(つづき)今回は復帰後の旭琉会組員たちの清清しいまでのクズっぷりを紹介します。昭和45(1970)年12月8日、山原派と那覇派を中心に沖縄連合旭琉会が発足しますが、その実態は大小グループの寄せ集めであって、現代のような統制が取れた組織ではありませんでした。
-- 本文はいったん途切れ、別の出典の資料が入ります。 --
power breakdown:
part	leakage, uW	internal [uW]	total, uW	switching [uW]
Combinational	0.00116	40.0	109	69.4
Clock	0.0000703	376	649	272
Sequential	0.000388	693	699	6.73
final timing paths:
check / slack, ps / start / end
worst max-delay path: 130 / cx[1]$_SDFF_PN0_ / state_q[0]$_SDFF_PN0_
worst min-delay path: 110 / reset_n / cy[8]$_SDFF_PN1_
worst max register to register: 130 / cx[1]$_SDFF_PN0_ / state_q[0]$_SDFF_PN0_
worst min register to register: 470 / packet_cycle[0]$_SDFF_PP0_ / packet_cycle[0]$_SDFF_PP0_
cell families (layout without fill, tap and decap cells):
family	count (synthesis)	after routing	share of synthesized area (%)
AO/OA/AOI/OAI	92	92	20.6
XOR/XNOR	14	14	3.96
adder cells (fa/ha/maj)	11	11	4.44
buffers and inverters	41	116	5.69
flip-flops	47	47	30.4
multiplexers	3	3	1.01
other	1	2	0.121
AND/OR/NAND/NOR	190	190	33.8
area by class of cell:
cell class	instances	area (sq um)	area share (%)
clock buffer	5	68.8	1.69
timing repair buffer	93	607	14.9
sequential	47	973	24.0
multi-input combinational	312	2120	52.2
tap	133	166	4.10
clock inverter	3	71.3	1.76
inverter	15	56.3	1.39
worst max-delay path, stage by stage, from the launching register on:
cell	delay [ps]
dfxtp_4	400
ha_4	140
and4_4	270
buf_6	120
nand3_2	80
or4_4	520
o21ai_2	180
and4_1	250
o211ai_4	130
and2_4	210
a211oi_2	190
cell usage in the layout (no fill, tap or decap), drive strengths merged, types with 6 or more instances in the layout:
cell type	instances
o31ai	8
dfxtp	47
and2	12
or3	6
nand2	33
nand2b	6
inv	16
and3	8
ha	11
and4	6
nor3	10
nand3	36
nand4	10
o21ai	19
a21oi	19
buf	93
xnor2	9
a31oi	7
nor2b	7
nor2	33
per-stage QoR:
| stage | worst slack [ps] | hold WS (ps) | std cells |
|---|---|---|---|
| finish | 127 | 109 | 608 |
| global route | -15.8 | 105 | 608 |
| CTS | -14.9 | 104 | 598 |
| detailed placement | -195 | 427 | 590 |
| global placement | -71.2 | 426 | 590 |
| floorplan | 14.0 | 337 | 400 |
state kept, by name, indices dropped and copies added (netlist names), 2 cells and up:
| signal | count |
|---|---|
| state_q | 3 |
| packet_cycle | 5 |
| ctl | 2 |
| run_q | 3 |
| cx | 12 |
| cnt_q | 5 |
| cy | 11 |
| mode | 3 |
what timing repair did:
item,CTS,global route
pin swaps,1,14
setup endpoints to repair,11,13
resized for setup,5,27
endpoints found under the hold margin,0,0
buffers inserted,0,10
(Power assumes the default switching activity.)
===== config.mk =====
export PLATFORM = sky130hd
export DESIGN_NAME = satprotect_pipe_flat
export DESIGN_NICKNAME = d
export VERILOG_FILES = /design/src/rtl/satprotect_pipe_if.sv /design/src/rtl/satprotect_pipe.sv /design/src/flat_wrapper.sv
export SDC_FILE = /design/constraint.sdc
export NUM_CORES = 1
export LEC_CHECK = 0
export BUFFER_PORTS_ARGS = -buffer_cell sky130_fd_sc_hd__buf_4
export CAP_MARGIN = 10
export CORE_MARGIN = 5
export CORE_UTILIZATION = 40
export DETAILED_ROUTE_END_ITERATION = 6
export RECOVER_POWER = 25
export SYNTH_ARGS = -nofsm -noshare
export SYNTH_HDL_FRONTEND = slang
export SYNTH_SLANG_ARGS = --single-unit
export TNS_END_PERCENT = 50

===== constraint.sdc =====
create_clock -name clk -period 1.4 [get_ports clk]
set_input_delay 0.28 -clock clk [delete_from_list [all_inputs] [get_ports clk]]
set_output_delay 0.28 -clock clk [all_outputs]
set_load 0.02 [all_outputs]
当時の新聞をチェックすると、旭琉会○○グループという表記が散見されますが、実際に大小さまざまなグループが独立して活動していて、つまりアメリカ世時代となんら変わりない状態だったのです。ただしアメリカ世との違いは “旭琉会” の看板を利用して悪事を働くチンピラたちが発生したことであり、その典型例を紹介します。読者の皆さん是非ご参照ください。
“当たり屋” を起訴 / 那覇地検
「旭琉会」組員2人 / 治療費など100万円強要
徐行する車に飛び込んで、あたかも運転者の過失によって起きた事故に見せかけて運転者から治療費と慰謝料100万円をおどし取ろうとしていた “当たり屋” の組織暴力団「沖縄連合旭琉会」組員2人が3日、那覇地検から那覇地裁へ起訴された。手口は道路中央に1人が立ち、もう1人の仲間が徐行してくる車のボンネットに飛び込むやり方。
そこで、いんねんをつけて旭琉会本部に運転手を連れ込んでなぐるけるの暴行を加え、家まで押しかけて慰謝料をおどし取ろうとしていた。
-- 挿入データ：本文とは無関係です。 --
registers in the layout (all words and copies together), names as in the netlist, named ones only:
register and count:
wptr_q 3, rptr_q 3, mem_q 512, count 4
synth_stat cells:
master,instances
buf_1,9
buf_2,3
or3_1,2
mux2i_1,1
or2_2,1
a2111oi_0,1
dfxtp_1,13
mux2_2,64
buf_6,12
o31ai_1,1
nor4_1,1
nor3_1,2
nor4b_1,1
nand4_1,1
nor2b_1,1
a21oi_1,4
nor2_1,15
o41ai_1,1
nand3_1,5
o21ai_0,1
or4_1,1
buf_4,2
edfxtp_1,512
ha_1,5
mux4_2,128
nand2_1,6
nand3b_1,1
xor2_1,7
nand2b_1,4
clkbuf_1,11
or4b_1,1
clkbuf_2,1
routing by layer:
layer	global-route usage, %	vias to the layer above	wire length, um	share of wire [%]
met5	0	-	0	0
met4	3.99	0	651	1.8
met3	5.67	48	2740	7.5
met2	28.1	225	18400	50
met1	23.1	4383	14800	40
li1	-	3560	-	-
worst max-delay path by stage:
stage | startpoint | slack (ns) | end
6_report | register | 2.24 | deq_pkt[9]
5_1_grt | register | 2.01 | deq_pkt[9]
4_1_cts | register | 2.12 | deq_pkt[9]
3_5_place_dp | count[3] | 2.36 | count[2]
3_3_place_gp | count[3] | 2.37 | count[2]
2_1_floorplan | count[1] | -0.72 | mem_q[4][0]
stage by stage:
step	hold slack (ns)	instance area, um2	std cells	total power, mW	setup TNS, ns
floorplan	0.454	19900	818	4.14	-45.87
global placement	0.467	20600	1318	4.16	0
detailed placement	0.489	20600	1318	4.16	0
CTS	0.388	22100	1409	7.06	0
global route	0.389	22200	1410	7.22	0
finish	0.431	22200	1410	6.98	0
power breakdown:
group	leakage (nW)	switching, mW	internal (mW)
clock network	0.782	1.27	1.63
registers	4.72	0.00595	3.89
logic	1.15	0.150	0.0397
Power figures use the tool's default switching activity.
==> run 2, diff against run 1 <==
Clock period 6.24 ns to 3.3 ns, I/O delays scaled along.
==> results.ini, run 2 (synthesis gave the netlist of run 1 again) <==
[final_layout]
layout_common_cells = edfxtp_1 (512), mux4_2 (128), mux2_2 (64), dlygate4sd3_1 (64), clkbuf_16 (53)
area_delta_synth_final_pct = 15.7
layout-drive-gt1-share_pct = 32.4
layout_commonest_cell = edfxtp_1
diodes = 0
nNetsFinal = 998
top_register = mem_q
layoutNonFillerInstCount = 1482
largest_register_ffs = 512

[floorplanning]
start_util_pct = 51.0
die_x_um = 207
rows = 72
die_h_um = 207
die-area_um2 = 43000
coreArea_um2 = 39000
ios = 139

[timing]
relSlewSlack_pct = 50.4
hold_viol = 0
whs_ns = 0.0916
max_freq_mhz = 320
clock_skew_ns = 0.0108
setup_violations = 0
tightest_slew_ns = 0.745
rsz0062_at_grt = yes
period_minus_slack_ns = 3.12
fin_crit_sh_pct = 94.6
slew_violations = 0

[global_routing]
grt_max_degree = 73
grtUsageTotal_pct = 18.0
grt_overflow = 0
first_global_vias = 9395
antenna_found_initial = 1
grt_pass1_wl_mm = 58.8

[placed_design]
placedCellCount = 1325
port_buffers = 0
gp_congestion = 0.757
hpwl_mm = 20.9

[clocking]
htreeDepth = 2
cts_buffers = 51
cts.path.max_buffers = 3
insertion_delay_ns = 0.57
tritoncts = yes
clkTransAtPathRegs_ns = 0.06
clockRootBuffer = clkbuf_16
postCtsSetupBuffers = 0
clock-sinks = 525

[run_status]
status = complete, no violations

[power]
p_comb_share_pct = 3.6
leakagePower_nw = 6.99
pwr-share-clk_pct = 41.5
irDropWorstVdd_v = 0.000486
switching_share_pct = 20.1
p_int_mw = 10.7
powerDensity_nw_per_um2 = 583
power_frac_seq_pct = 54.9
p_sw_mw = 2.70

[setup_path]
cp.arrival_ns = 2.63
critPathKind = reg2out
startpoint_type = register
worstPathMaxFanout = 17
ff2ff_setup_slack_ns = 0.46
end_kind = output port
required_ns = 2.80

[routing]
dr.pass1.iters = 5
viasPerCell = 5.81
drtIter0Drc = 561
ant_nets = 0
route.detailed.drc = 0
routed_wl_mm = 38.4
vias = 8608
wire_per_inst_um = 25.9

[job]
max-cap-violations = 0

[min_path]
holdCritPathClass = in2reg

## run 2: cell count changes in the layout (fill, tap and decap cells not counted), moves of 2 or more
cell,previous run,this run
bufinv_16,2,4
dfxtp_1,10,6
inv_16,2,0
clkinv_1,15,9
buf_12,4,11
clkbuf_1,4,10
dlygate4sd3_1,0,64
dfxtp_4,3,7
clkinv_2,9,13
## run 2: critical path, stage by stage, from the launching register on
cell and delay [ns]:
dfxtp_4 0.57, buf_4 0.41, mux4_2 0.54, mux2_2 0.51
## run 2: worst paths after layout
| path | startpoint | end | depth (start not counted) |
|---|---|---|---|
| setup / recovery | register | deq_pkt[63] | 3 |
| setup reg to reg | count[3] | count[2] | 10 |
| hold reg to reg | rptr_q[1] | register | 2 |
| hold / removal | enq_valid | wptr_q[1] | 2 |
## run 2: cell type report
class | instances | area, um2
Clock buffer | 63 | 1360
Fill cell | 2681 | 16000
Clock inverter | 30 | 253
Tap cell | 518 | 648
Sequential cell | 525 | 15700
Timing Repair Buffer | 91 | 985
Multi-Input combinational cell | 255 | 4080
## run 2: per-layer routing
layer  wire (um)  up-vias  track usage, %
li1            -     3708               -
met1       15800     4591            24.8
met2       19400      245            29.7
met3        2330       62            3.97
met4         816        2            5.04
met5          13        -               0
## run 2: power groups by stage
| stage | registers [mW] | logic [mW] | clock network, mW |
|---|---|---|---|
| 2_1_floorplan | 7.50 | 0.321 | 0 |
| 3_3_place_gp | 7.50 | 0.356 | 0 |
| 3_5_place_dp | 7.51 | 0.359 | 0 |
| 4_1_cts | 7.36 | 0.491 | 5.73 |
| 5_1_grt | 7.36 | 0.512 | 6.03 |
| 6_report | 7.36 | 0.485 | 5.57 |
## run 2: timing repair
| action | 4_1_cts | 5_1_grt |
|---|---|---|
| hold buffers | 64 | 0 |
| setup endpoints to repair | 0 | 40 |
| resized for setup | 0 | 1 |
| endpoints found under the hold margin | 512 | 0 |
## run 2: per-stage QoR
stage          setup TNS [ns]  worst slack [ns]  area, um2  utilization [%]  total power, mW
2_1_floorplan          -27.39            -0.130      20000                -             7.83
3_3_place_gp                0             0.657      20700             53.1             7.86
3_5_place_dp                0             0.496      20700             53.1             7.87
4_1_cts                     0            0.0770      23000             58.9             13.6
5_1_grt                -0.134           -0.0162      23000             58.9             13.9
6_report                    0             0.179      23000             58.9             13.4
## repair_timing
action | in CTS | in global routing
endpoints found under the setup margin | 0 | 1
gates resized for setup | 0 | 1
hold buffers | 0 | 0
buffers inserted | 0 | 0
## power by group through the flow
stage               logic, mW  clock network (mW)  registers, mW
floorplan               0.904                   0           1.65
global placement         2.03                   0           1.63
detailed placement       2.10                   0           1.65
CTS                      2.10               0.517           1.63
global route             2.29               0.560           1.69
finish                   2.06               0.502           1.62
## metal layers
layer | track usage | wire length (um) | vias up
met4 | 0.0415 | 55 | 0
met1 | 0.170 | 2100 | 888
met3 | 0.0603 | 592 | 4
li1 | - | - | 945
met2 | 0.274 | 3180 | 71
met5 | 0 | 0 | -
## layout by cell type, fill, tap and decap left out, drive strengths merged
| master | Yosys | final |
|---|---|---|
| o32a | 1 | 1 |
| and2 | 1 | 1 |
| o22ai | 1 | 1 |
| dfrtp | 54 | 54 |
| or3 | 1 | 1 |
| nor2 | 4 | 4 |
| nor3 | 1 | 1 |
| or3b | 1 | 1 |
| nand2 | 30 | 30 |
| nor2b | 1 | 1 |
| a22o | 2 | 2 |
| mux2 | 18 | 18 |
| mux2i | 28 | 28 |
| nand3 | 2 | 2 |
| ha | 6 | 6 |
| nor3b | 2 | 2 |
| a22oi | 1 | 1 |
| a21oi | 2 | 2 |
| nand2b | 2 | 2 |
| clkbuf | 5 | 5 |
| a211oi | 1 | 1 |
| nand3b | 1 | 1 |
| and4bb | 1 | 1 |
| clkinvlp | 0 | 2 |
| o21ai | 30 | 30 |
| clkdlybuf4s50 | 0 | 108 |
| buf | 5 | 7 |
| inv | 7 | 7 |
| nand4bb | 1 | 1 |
File: src/rtl/round_robin_arbiter_priority_encoder.sv
// Combinational round-robin search: rotate requests so the pointer sits at
// bit 0, find the lowest set bit, then map the position back to a real index.
module rr_priority_encoder
  import round_robin_arbiter_pkg::*;
#(
  parameter int NUM_REQUESTS = 8,
  parameter int INDEX_WIDTH  = arb_clog2(NUM_REQUESTS)
) (
  input  logic [NUM_REQUESTS-1:0] request_in,
  input  logic [INDEX_WIDTH-1:0]  pointer_in,
  output logic [NUM_REQUESTS-1:0] winner_onehot_out,
  output logic [INDEX_WIDTH-1:0]  winner_index_out,
  output logic                    any_request_out
);

  localparam logic [INDEX_WIDTH:0] NUM_W = (INDEX_WIDTH + 1)'(NUM_REQUESTS);

  logic [2*NUM_REQUESTS-1:0] doubled;
  logic [NUM_REQUESTS-1:0]   rotated;
  logic [INDEX_WIDTH-1:0]    rot_index;
  logic [INDEX_WIDTH:0]      sum;
  logic                      found;

  always_comb begin
    doubled   = {request_in, request_in};
    rotated   = doubled[pointer_in +: NUM_REQUESTS];
    found     = 1'b0;
    rot_index = '0;
    for (int k = 0; k < NUM_REQUESTS; k++) begin
      if (!found && rotated[k]) begin
        found     = 1'b1;
        rot_index = INDEX_WIDTH'(k);
      end
    end

    // Un-rotate: position k in the rotated view is real index (P + k) mod N.
    sum = {1'b0, rot_index} + {1'b0, pointer_in};
    if (sum >= NUM_W) begin
      sum = sum - NUM_W;
    end

    any_request_out   = found;
    winner_index_out  = found ? sum[INDEX_WIDTH-1:0] : '0;
    winner_onehot_out = found ? (NUM_REQUESTS'(1) << winner_index_out) : '0;
  end

endmodule

File: src/rtl/round_robin_arbiter.sv
// Round-robin arbiter with registered valid/ready grant output. Optional
// burst ownership via lock_in is compiled in when ARB_GRANT_LOCK_EN is defined.
module round_robin_arbiter
  import round_robin_arbiter_pkg::*;
#(
  parameter int NUM_REQUESTS = 8,
  parameter int INDEX_WIDTH  = arb_clog2(NUM_REQUESTS)
) (
  input  logic                    clk_in,
  input  logic                    reset_n_in,
  input  logic [NUM_REQUESTS-1:0] request_in,
  input  logic                    grant_ready_in,
`ifdef ARB_GRANT_LOCK_EN
  input  logic                    lock_in,
`endif
  output logic                    grant_valid_out,
  output logic [NUM_REQUESTS-1:0] grant_onehot_out,
  output logic [INDEX_WIDTH-1:0]  grant_index_out,
  output logic                    state_dbg_out
);

  localparam logic [INDEX_WIDTH-1:0] LAST_INDEX = INDEX_WIDTH'(NUM_REQUESTS - 1);

  arb_state_e               state_q, state_d;
  logic [INDEX_WIDTH-1:0]   ptr_q, ptr_d;
  logic [NUM_REQUESTS-1:0]  onehot_q, onehot_d;
  logic [INDEX_WIDTH-1:0]   index_q, index_d;

  logic                     accept;
  logic                     hold_owner;
  logic [INDEX_WIDTH-1:0]   succ_ptr;
  logic [INDEX_WIDTH-1:0]   enc_ptr;
  logic [NUM_REQUESTS-1:0]  win_onehot;
  logic [INDEX_WIDTH-1:0]   win_index;
  logic                     win_any;

  // Handshake: a grant is presented while grant_valid_out is high and is held
  // unchanged until the cycle where grant_ready_in is also high (acceptance);
  // grant_ready_in has no effect while grant_valid_out is low.
  always_comb begin
    accept   = (state_q == ST_GRANT) && grant_ready_in;
    succ_ptr = (index_q == LAST_INDEX) ? '0 : index_q + INDEX_WIDTH'(1);
    // Arbitrating on an acceptance edge must already see the advanced pointer.
    enc_ptr  = (state_q == ST_GRANT) ? succ_ptr : ptr_q;
`ifdef ARB_GRANT_LOCK_EN
    hold_owner = accept && lock_in && |(request_in & onehot_q);
`else
    hold_owner = 1'b0;
`endif
  end

  rr_priority_encoder #(
    .NUM_REQUESTS (NUM_REQUESTS),
    .INDEX_WIDTH  (INDEX_WIDTH)
  ) u_encoder (
    .request_in        (request_in),
    .pointer_in        (enc_ptr),
    .winner_onehot_out (win_onehot),
    .winner_index_out  (win_index),
    .any_request_out   (win_any)
  );

  always_comb begin
    state_d  = state_q;
    ptr_d    = ptr_q;
    onehot_d = onehot_q;
    index_d  = index_q;
    case (state_q)
      ST_IDLE: begin
        if (win_any) begin
          state_d  = ST_GRANT;
          onehot_d = win_onehot;
          index_d  = win_index;
        end
      end
      ST_GRANT: begin
        if (accept && !hold_owner) begin
          ptr_d = succ_ptr;
          if (win_any) begin
            onehot_d = win_onehot;
            index_d  = win_index;
          end else begin
            state_d  = ST_IDLE;
            onehot_d = '0;
            index_d  = '0;
          end
        end
      end
      default: begin
        state_d  = ST_IDLE;
        onehot_d = '0;
        index_d  = '0;
      end
    endcase
  end

  always_ff @(posedge clk_in or negedge reset_n_in) begin
    if (!reset_n_in) begin
      state_q  <= ST_IDLE;
      ptr_q    <= '0;
      onehot_q <= '0;
      index_q  <= '0;
    end else begin
      state_q  <= state_d;
      ptr_q    <= ptr_d;
      onehot_q <= onehot_d;
      index_q  <= index_d;
    end
  end

  assign grant_valid_out  = (state_q == ST_GRANT);
  assign grant_onehot_out = onehot_q;
  assign grant_index_out  = index_q;
  assign state_dbg_out    = state_q;

endmodule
起訴されたのは糸満市喜屋武314、無職、前原政春(28)と与那原町与那原624、無職、上原盛光(39)の2人、さる5月11日午前2時ごろ、豊見城村内に住むA君(19)が那覇市西1丁目15の5、旭琉会本部斜め向かいの路上を1㌧貨物車で運行していると、上原が車に接触して負傷した。この事故をいいがかりに上原と前原はA君を旭琉会本部に連れ込み、仲間数人で取り囲んで「ここをどこだと思うか」と額縁入りの旭琉会会則を見せながら威圧、顔をなぐりつけた。
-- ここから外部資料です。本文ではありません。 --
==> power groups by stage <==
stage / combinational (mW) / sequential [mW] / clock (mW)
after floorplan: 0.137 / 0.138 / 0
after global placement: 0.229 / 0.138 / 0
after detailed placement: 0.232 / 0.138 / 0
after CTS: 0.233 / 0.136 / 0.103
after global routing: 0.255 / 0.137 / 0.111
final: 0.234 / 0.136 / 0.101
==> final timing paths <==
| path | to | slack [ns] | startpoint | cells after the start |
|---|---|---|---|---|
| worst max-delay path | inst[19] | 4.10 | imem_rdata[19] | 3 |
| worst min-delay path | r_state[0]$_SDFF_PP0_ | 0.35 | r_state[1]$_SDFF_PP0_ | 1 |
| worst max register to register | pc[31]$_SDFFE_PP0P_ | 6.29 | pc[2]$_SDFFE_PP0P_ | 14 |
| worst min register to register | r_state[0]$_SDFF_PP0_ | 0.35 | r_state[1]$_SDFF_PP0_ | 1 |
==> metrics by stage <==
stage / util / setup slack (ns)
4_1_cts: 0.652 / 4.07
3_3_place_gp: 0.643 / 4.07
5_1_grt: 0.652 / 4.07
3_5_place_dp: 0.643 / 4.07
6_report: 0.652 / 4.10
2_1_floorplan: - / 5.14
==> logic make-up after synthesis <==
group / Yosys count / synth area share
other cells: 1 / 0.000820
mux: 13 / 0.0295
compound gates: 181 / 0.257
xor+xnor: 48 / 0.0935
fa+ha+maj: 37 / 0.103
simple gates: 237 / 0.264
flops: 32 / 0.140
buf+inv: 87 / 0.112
## config.mk

```make
export PLATFORM = sky130hd
export DESIGN_NAME = cargador_instrucciones
export DESIGN_NICKNAME = d
export VERILOG_FILES = /design/src/rtl/cargador_instrucciones.sv
export SDC_FILE = /design/constraint.sdc
export NUM_CORES = 1
export LEC_CHECK = 0
export BUFFER_PORTS_ARGS = -buffer_cell sky130_fd_sc_hd__buf_2
export CAP_MARGIN = 20
export CORE_UTILIZATION = 61
export DETAILED_ROUTE_END_ITERATION = 6
export PLACE_DENSITY = 0.84
export SYNTH_ARGS = -nofsm -noshare
export SYNTH_HDL_FRONTEND = slang
export SYNTH_SLANG_ARGS = --single-unit
```

## constraint.sdc

```tcl
create_clock -name clk -period 2.7 [get_ports clk]
set_input_delay 0 -clock clk [delete_from_list [all_inputs] [get_ports clk]]
set_output_delay 0 -clock clk [all_outputs]
set_load 0.03 [all_outputs]
```

## src/rtl/cargador_instrucciones.sv

```systemverilog
// Boot-time program loader: assembles a framed, checksummed byte stream into
// big-endian 32-bit words, writes them to instruction memory and then releases the core.
module cargador_instrucciones #(
    parameter int ADDR_W = 6,
    parameter int DEPTH  = 64
) (
    input  logic              clk,
    input  logic              reset,
    input  logic              byte_valid,
    input  logic [7:0]        byte_data,
    output logic              byte_ready,
    output logic              mem_we,
    output logic [ADDR_W-1:0] mem_addr,
    output logic [31:0]       mem_wdata,
    output logic              cpu_reset,
    output logic              done,
    output logic              err
);

    // Comparison width wide enough for both the 8-bit count and the word index.
    localparam int CW = (ADDR_W + 1 > 8) ? ADDR_W + 1 : 8;
    localparam logic [7:0] DEPTH_B = 8'(DEPTH);

    typedef enum logic [2:0] {
        S_CNT,
        S_DAT,
        S_CHK,
        S_DONE,
        S_ERR
    } state_t;

    state_t            state;
    logic [7:0]        cnt;
    logic [7:0]        chk;
    logic [ADDR_W:0]   word_idx;
    logic [1:0]        byte_idx;
    logic [31:0]       asm_word;

    logic              accept;
    logic              last_word;
    logic              active;
    logic [CW-1:0]     widx_ext;
    logic [CW-1:0]     cnt_ext;
    logic [31:0]       asm_next;

    assign accept    = byte_valid & byte_ready;
    assign widx_ext  = CW'(word_idx);
    assign cnt_ext   = CW'(cnt);
    assign last_word = ((widx_ext + CW'(1)) == cnt_ext);
    assign asm_next  = {asm_word[23:0], byte_data};
    assign active    = (state == S_CNT) || (state == S_DAT) || (state == S_CHK);

    // byte_ready tracks the next state: it defaults to "current state is an
    // accepting one" and is cleared explicitly on the transitions into DONE/ERR.
    always_ff @(posedge clk) begin
        if (!reset) begin
            state      <= S_CNT;
            cnt        <= '0;
            chk        <= '0;
            word_idx   <= '0;
            byte_idx   <= '0;
            asm_word   <= '0;
            byte_ready <= 1'b0;
            mem_we     <= 1'b0;
            mem_addr   <= '0;
            mem_wdata  <= '0;
            cpu_reset  <= 1'b0;
            done       <= 1'b0;
            err        <= 1'b0;
        end else begin
            mem_we     <= 1'b0;
            byte_ready <= active;
            if (accept) begin
                case (state)
                    S_CNT: begin
                        if ((byte_data == 8'd0) || (byte_data > DEPTH_B)) begin
                            state      <= S_ERR;
                            err        <= 1'b1;
                            byte_ready <= 1'b0;
                        end else begin
                            cnt      <= byte_data;
                            chk      <= byte_data;
                            word_idx <= '0;
                            byte_idx <= '0;
                            state    <= S_DAT;
                        end
                    end
                    S_DAT: begin
                        chk      <= chk ^ byte_data;
                        asm_word <= asm_next;
                        byte_idx <= byte_idx + 2'd1;
                        if (byte_idx == 2'd3) begin
                            mem_we    <= 1'b1;
                            mem_addr  <= word_idx[ADDR_W-1:0];
                            mem_wdata <= asm_next;
                            word_idx  <= word_idx + 1'b1;
                            if (last_word) begin
                                state <= S_CHK;
                            end
                        end
                    end
                    S_CHK: begin
                        byte_ready <= 1'b0;
                        if (byte_data == chk) begin
                            state     <= S_DONE;
                            done      <= 1'b1;
                            cpu_reset <= 1'b1;
                        end else begin
                            state <= S_ERR;
                            err   <= 1'b1;
                        end
                    end
                    default: begin
                    end
                endcase
            end
        end
    end

endmodule

```

==> reports/summary.txt, run 1 <==
Status - finished, final reports clean
GR Overflow Total - 0
Core area - 6026 um^2
Final Hold Viols - 0
Yosys top cell by area - dfxtp_1
Cell Area, Synth - 3892 um^2
DR DRC count - 0
Vias per cell - 5.873
H-tree levels - 3
Most frequent cells in the layout - nand2_1 (136), dfxtp_1 (94), a21oi_1 (71), buf_2 (53)
Synth warn - 0
Via count of the routed design - 3512
Unique masters post-synth - 47
Worst-path fanout max - 10
Drt initial violations - 150
Hold path start - byte_valid
Worst path cell trace - ha_1 > nor3b_1 > a211oi_1 > o32ai_1 > o2111ai_1 > a2111oi_0
Crit end category - flop
Post-synth EDFFs - 0
Max Slew Vio Count - 0
Detailed placement HPWL - 5835 um
Min Tclk post-route - 2243 ps
Crit path DAT - 2500 ps
Die height - 81.88 um
Slowest-stage cell, CP - dfxtp_1
Synth Instances - 480
Top FF cell, synth - dfxtp_1
Tot Pwr - 0.002447 W
Worst hold path type - primary input to flop
Drt wl/cell - 14.94 um
Die width - 81.88 um
Bufs on Longest Clock Path - 2
TritonCTS clock tree - yes
Max_cap viols - 0
Vias in the first global route - 3188
Die area - 6704 um^2
Synth area leaders - dfxtp_1 (48%), nand2_1 (13%), a21oi_1 (9.1%)
Max Clk Rate - 0.4459 GHz
CP top delay family - compound AO/OA/AOI/OAI gates
Clock buffer count from CTS - 9
# nets final - 532
First-pass GRT wire length - 14660 um
Crit path launch - word_idx[0]$_SDFFE_PN0P_
GP Congestion - 0.8517
Synthesized flop and latch total - 94
ANT cells - 0
Seq/Total Area, Yosys - 48.34%
WP buf/inv - 0
Worst path max stage delay - 530 ps
Share of cells above drive strength 1 - 15.49%
Worst slew margin - 48.76%
Initial Util - 64.60%
Leak Pwr - 1.733 nW
Post-Route Skew - 8.327 ps
Final ANT Viol Nets - 0
PortBufs - 53
Net Count, Synth - 493
Largest net degree at the start of global routing - 47
Initial antenna violation count - 0
Mapped Avg Cell Area - 8.109 um^2
Top-level port count - 54
Crit Path Category - flop to flop
Global-route usage over all layers - 28.90%
RSZ-0062 raised after global routing - no
Post-synth top area share - 48.34%
DRT Pass-1 Iters - 4
CTS Root Cell - clkbuf_8
# Post-CTS Setup Buffers - 0
Worst Tran Pin Value - 767.5 ps
Max VDD drop - 358.0 uV
Reg clk slew, reported paths - 90 ps
Synth-to-Final Area Change - 12.70%
Worst EP required - 2960 ps
Async SR Flop Fraction - 0%
Post-route setup TNS - 0 ps
Most common cell after layout, fill and taps aside - nand2_1
Period utilization - 83.06%
CP Launch Type - flop
Row count - 28
Final setup viols - 0
Clk_lat worst skew - 360 ps
WL final - 8932 um
PwrDens - 557.8 nW/um^2
Sinks on Clock Net - 94
Reg-to-reg startpoint - word_idx[0]$_SDFFE_PN0P_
そのうえ、A君の自宅にまで押しかけ、A君の母親に「タオル2枚分の出血があった。保険金は10万円しかとれない。治療費として100万円を支払え」とおどし、さらにA君に「応じなければ車でひき殺してやる」と脅迫した。あまりにも高い治療費の請求と金のくめんに窮したA君が警察に訴え、前原らの “当たり屋” 行為が明るみに出て2人は逮捕された。
引用元:昭和48年7月4日付琉球新報9面
この事件はあくまで一例であって、ちなみに昭和48(1973)年で(旭琉会がらみの)最も衝撃を与えた事件は前島プロパングループの女子中学生連続暴行事件でした。大小さまざまなチンピラグループが寄せ集まって “旭琉会” を名乗って悪さをするもんですから、一般市民からは “ダニ” 呼ばわりされるのも無理はありません。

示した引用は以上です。